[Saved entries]
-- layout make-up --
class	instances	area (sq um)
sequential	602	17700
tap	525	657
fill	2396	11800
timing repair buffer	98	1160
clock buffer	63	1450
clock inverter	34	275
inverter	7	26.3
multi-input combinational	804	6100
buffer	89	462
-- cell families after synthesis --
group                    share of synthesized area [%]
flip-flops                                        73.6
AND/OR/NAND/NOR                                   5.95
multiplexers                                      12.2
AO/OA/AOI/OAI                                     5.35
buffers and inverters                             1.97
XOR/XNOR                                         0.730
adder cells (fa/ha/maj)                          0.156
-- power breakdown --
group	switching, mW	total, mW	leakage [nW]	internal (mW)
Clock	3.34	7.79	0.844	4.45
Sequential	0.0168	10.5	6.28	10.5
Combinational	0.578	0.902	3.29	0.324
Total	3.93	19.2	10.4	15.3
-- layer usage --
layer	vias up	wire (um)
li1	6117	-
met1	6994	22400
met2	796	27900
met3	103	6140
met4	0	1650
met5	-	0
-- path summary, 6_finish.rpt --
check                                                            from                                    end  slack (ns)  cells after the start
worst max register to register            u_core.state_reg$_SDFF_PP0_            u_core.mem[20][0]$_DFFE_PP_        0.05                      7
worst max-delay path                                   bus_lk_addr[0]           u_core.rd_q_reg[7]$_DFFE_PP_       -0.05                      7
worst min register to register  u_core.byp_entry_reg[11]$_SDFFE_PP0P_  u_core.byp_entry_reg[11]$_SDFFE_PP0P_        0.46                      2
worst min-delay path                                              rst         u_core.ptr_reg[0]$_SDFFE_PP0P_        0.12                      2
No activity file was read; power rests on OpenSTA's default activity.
...
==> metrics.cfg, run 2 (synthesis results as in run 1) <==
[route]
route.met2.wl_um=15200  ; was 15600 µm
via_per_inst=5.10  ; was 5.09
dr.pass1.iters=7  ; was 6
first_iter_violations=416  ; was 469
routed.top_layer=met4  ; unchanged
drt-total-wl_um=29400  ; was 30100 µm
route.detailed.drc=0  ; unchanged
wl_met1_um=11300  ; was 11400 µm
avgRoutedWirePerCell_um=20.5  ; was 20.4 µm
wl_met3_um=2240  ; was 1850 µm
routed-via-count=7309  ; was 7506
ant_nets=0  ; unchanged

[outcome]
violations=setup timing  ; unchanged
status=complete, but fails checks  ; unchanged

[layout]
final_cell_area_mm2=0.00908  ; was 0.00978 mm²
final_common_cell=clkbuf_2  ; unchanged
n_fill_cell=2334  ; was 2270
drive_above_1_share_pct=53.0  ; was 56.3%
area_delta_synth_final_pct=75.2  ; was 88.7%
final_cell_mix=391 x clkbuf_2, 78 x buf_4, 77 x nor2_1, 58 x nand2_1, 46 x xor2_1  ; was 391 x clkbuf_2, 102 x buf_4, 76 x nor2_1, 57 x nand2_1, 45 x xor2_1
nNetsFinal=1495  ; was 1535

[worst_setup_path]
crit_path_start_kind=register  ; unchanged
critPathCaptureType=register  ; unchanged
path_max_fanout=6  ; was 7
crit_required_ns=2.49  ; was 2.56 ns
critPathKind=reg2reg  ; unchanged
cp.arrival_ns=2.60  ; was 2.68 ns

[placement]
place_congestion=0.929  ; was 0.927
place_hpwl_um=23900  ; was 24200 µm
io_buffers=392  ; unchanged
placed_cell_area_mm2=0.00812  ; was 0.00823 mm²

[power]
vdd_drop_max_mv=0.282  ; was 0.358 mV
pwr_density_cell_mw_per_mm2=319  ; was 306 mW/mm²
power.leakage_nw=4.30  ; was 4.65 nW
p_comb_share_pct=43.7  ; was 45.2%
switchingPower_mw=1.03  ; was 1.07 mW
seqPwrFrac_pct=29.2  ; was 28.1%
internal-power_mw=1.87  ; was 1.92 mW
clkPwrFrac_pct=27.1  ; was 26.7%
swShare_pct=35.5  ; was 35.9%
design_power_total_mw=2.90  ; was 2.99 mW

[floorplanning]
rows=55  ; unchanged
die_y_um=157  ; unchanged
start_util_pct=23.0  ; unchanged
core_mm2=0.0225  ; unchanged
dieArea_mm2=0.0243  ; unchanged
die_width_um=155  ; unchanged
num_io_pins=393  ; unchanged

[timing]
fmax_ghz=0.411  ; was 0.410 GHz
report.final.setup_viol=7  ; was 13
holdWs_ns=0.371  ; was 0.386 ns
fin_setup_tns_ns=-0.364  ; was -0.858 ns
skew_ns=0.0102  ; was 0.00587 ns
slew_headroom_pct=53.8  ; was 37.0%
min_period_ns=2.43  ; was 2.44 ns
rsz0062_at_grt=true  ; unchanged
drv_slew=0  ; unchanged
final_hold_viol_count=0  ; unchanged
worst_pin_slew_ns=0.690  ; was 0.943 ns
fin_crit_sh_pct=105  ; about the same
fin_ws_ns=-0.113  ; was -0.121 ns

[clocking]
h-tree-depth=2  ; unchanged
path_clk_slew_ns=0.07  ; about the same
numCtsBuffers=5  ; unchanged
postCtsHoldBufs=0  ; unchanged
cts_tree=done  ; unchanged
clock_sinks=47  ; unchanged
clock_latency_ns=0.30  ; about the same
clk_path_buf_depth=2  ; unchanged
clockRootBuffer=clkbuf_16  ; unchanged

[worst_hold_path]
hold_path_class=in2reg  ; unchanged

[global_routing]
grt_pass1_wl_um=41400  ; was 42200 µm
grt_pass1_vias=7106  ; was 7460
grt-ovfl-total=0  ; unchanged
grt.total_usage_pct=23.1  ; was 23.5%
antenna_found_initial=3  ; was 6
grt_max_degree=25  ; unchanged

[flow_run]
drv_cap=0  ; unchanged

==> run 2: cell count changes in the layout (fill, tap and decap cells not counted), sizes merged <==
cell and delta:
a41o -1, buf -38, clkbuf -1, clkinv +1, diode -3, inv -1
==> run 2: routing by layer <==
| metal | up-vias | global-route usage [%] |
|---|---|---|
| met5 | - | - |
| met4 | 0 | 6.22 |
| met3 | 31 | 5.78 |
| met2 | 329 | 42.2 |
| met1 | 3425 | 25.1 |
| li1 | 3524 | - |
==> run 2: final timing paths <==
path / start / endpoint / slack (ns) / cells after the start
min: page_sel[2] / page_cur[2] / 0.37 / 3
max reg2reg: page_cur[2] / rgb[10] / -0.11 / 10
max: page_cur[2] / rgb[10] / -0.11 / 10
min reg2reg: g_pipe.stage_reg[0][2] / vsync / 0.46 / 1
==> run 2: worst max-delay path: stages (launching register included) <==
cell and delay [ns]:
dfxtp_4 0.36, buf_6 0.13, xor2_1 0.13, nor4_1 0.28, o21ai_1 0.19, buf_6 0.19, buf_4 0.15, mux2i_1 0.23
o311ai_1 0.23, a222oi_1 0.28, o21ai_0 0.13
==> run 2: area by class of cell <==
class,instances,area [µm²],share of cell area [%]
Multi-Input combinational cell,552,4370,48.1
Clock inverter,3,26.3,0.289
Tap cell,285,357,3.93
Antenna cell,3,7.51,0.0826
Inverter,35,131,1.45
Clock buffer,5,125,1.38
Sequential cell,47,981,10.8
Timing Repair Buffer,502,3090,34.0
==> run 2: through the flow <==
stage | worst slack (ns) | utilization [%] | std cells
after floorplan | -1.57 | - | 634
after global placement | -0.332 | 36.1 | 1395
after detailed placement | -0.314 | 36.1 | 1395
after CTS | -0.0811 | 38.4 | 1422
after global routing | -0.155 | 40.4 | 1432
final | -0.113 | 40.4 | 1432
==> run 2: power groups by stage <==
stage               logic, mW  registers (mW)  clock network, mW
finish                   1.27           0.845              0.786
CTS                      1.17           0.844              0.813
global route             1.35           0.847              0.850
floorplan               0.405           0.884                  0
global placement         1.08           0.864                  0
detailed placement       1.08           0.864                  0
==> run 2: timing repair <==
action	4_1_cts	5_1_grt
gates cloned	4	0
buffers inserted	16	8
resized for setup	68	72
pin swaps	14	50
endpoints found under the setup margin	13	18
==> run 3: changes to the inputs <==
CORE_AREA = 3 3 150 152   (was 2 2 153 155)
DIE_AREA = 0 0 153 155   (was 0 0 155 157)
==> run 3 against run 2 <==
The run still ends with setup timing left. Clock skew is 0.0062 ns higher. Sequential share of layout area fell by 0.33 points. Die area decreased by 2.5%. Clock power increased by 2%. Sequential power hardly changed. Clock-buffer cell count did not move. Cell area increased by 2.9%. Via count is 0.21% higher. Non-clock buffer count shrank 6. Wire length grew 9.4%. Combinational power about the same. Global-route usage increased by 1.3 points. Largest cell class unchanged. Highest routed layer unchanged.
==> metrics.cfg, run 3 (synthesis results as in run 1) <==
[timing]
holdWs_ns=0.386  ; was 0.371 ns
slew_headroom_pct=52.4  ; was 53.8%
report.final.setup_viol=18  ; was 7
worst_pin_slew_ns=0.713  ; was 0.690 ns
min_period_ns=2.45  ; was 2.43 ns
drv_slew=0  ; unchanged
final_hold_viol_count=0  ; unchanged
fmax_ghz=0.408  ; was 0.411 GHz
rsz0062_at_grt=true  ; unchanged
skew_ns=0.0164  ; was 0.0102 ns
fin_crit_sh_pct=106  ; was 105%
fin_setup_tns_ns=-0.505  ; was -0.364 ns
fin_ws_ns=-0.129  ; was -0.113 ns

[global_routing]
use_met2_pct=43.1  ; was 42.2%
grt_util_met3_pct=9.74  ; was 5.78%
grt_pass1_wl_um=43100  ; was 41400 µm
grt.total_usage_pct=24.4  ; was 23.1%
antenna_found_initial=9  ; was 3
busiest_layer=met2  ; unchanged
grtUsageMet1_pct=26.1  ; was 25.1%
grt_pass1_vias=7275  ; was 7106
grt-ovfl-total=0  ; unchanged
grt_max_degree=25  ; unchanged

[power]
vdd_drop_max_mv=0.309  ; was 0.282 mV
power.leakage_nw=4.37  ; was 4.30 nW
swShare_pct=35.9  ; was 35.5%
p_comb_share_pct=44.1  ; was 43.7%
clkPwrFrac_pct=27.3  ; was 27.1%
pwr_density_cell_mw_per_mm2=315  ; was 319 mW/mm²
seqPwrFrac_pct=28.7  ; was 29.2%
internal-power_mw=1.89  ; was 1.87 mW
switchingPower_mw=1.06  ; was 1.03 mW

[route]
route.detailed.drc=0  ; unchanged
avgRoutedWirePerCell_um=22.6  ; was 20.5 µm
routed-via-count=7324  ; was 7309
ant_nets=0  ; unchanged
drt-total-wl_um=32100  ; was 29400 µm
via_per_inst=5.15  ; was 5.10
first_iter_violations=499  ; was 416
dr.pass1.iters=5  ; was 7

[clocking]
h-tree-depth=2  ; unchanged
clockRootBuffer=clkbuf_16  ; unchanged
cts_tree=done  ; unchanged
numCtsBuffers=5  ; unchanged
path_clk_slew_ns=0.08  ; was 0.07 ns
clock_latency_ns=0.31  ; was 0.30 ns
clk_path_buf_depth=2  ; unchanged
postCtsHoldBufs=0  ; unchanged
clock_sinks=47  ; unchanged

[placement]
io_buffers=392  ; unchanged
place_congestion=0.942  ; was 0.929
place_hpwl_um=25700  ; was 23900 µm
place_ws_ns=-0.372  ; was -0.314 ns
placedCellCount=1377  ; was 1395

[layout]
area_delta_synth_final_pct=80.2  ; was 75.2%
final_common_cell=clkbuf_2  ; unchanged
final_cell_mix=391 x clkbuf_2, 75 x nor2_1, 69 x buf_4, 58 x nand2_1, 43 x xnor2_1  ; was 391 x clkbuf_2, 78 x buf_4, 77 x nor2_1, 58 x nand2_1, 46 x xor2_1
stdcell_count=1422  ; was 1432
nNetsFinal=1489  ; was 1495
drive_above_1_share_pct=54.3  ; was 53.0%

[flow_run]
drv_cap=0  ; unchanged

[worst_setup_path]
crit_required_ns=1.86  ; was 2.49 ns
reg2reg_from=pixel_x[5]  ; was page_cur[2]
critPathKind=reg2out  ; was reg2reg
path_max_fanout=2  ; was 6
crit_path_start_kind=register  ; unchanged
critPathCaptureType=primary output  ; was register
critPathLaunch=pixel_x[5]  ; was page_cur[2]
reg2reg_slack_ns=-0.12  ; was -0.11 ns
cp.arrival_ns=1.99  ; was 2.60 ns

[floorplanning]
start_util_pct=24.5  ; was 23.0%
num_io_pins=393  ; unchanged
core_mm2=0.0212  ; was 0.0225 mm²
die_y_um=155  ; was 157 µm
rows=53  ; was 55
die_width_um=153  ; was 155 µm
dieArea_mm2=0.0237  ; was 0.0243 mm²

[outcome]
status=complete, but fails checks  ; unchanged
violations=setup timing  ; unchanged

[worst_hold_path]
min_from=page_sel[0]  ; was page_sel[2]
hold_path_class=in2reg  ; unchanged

_Problem details_
In the records above, the line with "-- layout make-up" marks the start and the line with "-- cell families" marks the end; copy that stretch exactly, both lines included, and nothing else.

_Result of this task_
-- layout make-up --
class	instances	area (sq um)
sequential	602	17700
tap	525	657
fill	2396	11800
timing repair buffer	98	1160
clock buffer	63	1450
clock inverter	34	275
inverter	7	26.3
multi-input combinational	804	6100
buffer	89	462
-- cell families after synthesis --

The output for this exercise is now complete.